Consider the equilibrium $$CO(g)+3H_{2}(g)\rightleftharpoons CH_{4}(g)+H_{2}O(g)$$ If the pressure applied over the system
increases by two fold at constant temperature then (A) Concentration of reactants and products increases. (B) Equilibrium will shift in forward direction. (C) Equilibrium constant increases since concentration of products increases. (D) Equilibrium constant remains unchanged as concentration of reactants and products remain same. Choose the correct answer from the options given below :

The reaction: $$CO(g) + 3H_2(g) \rightleftharpoons CH_4(g) + H_2O(g)$$

Moles of gas: Reactants = 4, Products = 2. So $$\Delta n_g = -2$$.

When pressure is doubled at constant temperature:

(A) Concentration of reactants and products increases. Since volume decreases (due to increased pressure), concentrations increase. TRUE.

(B) Equilibrium will shift in forward direction. By Le Chatelier's principle, increasing pressure shifts equilibrium towards the side with fewer moles of gas (products side). TRUE.

(C) Equilibrium constant increases. $$K_c$$ depends only on temperature. It does NOT change with pressure. FALSE.

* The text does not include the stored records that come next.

**src/rtl/cpu_pkg.sv**
```systemverilog
// ============================================================================
// Module      : cpu_pkg
// Description : Widths and latencies shared by the functional units, the
//               issuer and the result collector.
// Revision    : 1.0 - initial release
// ============================================================================
`default_nettype none

package cpu_pkg;

    localparam int WORD_W       = 64;
    localparam int FU_LATENCY   = 7;
    localparam int TAG_W        = 5;
    localparam int RESULT_DEPTH = 8;

endpackage

`default_nettype wire

```
**src/rtl/result_fifo.sv**
```systemverilog
// ============================================================================
// Module      : result_fifo
// Description : Synchronous FIFO with wrapping pointers and an occupancy count.
// Revision    : 1.0 - initial release
// ============================================================================
`default_nettype none

module result_fifo #(
    parameter int W     = 69,
    parameter int DEPTH = 8,
    parameter int CNT_W = $clog2(DEPTH + 1)
) (
    input  logic             clk,
    input  logic             rst,
    input  logic             push,
    input  logic [W-1:0]     din,
    input  logic             pop,
    output logic [W-1:0]     dout,
    output logic             full,
    output logic             empty,
    output logic [CNT_W-1:0] count
);

    localparam int c_ptr_w = (DEPTH > 1) ? $clog2(DEPTH) : 1;

    logic [W-1:0]       r_mem [DEPTH];
    logic [c_ptr_w-1:0] r_wr_ptr;
    logic [c_ptr_w-1:0] r_rd_ptr;
    logic [CNT_W-1:0]   r_count;
    logic               w_do_push;
    logic               w_do_pop;

    function automatic logic [c_ptr_w-1:0] next_ptr(input logic [c_ptr_w-1:0] p);
        return (p == c_ptr_w'(DEPTH - 1)) ? '0 : p + c_ptr_w'(1);
    endfunction

    assign full      = (r_count == CNT_W'(DEPTH));
    assign empty     = (r_count == '0);
    assign count     = r_count;
    assign dout      = r_mem[r_rd_ptr];
    // A write into a full FIFO is dropped unless the same edge frees the head.
    assign w_do_push = push & (~full | pop);
    assign w_do_pop  = pop & ~empty;

    always_ff @(posedge clk) begin
        if (w_do_push) begin
            r_mem[r_wr_ptr] <= din;
        end
    end

    always_ff @(posedge clk or posedge rst) begin
        if (rst) begin
            r_wr_ptr <= '0;
            r_rd_ptr <= '0;
            r_count  <= '0;
        end else begin
            if (w_do_push) begin
                r_wr_ptr <= next_ptr(r_wr_ptr);
            end
            if (w_do_pop) begin
                r_rd_ptr <= next_ptr(r_rd_ptr);
            end
            if (w_do_push && !w_do_pop) begin
                r_count <= r_count + CNT_W'(1);
            end else if (w_do_pop && !w_do_push) begin
                r_count <= r_count - CNT_W'(1);
            end
        end
    end

endmodule

`default_nettype wire

```
**src/rtl/alu_result_collector.sv**
```systemverilog
// ============================================================================
// Module      : alu_result_collector
// Description : Tags FU operations, tracks them to the FU output and queues
//               results for writeback under credit flow control.
// Revision    : 1.0 - initial release
// ============================================================================
`default_nettype none

module alu_result_collector #(
    parameter int WIDTH   = cpu_pkg::WORD_W,
    parameter int LATENCY = cpu_pkg::FU_LATENCY,
    parameter int TAG_W   = cpu_pkg::TAG_W,
    parameter int DEPTH   = cpu_pkg::RESULT_DEPTH
) (
    input  logic             clk,
    input  logic             rst,
    input  logic             issue_valid,
    input  logic [TAG_W-1:0] issue_tag,
    output logic             issue_ready,
    input  logic [WIDTH-1:0] fu_result,
    output logic             wb_valid,
    output logic [TAG_W-1:0] wb_tag,
    output logic [WIDTH-1:0] wb_data,
    input  logic             wb_ready,
    output logic             err
);

    localparam int c_cnt_w = $clog2(DEPTH + 1);

    logic                     r_tok_v   [LATENCY];
    logic [TAG_W-1:0]         r_tok_tag [LATENCY];
    logic [c_cnt_w-1:0]       r_cred;
    logic                     r_err;
    logic                     w_accept;
    logic                     w_push;
    logic                     w_pop;
    logic                     w_full;
    logic                     w_empty;
    logic [c_cnt_w-1:0]       w_count;
    logic [TAG_W+WIDTH-1:0]   w_head;

    assign w_pop       = wb_ready & (w_count != '0);
    // A pop in this cycle returns a credit early enough to cover this accept.
    assign issue_ready = (r_cred != '0) | w_pop;
    assign w_accept    = issue_valid & issue_ready;
    assign w_push      = r_tok_v[LATENCY-1];
    assign wb_valid    = ~w_empty;
    assign {wb_tag, wb_data} = w_head;
    assign err         = r_err;

    for (genvar i = 0; i < LATENCY; i++) begin : g_tok
        if (i == 0) begin : g_head
            always_ff @(posedge clk or posedge rst) begin
                if (rst) begin
                    r_tok_v[i]   <= 1'b0;
                    r_tok_tag[i] <= '0;
                end else begin
                    r_tok_v[i]   <= w_accept;
                    r_tok_tag[i] <= issue_tag;
                end
            end
        end else begin : g_body
            always_ff @(posedge clk or posedge rst) begin
                if (rst) begin
                    r_tok_v[i]   <= 1'b0;
                    r_tok_tag[i] <= '0;
                end else begin
                    r_tok_v[i]   <= r_tok_v[i-1];
                    r_tok_tag[i] <= r_tok_tag[i-1];
                end
            end
        end
    end

    always_ff @(posedge clk or posedge rst) begin
        if (rst) begin
            r_cred <= c_cnt_w'(DEPTH);
            r_err  <= 1'b0;
        end else begin
            if (w_accept && !w_pop) begin
                r_cred <= r_cred - c_cnt_w'(1);
            end else if (w_pop && !w_accept) begin
                r_cred <= r_cred + c_cnt_w'(1);
            end
            if (w_push && w_full && !w_pop) begin
                r_err <= 1'b1;
            end
        end
    end

    result_fifo #(
        .W     (TAG_W + WIDTH),
        .DEPTH (DEPTH),
        .CNT_W (c_cnt_w)
    ) u_fifo (
        .clk   (clk),
        .rst   (rst),
        .push  (w_push),
        .din   ({r_tok_tag[LATENCY-1], fu_result}),
        .pop   (w_pop),
        .dout  (w_head),
        .full  (w_full),
        .empty (w_empty),
        .count (w_count)
    );

endmodule

`default_nettype wire

```
**config.mk**
```make
export PLATFORM = sky130hd
export DESIGN_NAME = alu_result_collector
export DESIGN_NICKNAME = d
export VERILOG_FILES = /design/src/rtl/cpu_pkg.sv /design/src/rtl/result_fifo.sv /design/src/rtl/alu_result_collector.sv
export SDC_FILE = /design/constraint.sdc
export NUM_CORES = 1
export LEC_CHECK = 0
export BUFFER_PORTS_ARGS = -buffer_cell sky130_fd_sc_hd__buf_2
export CELL_PAD_IN_SITES_DETAIL_PLACEMENT = 1
export CELL_PAD_IN_SITES_GLOBAL_PLACEMENT = 1
export CORE_MARGIN = 2
export CORE_UTILIZATION = 58
export CTS_CLUSTER_SIZE = 16
export DETAILED_ROUTE_END_ITERATION = 10
export PLACE_DENSITY_LB_ADDON = 0.1
export SLEW_MARGIN = 20
export SYNTH_ARGS = -nofsm -noshare
export SYNTH_HDL_FRONTEND = slang
export SYNTH_SLANG_ARGS = --single-unit
```
**constraint.sdc**
```tcl
create_clock -name clk -period 14.4 [get_ports clk]
set_input_delay 0 -clock clk [delete_from_list [all_inputs] [get_ports clk]]
set_output_delay 0 -clock clk [all_outputs]
set_load 0.02 [all_outputs]
```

(D) Equilibrium constant remains unchanged as concentration of reactants and products remain same. $$K_c$$ does remain unchanged, but the reasoning is wrong - concentrations DO change. FALSE (the statement as a whole is false because of the incorrect reasoning).

Only statements A and B are correct.

The correct answer is Option 2: (A) and (B) only.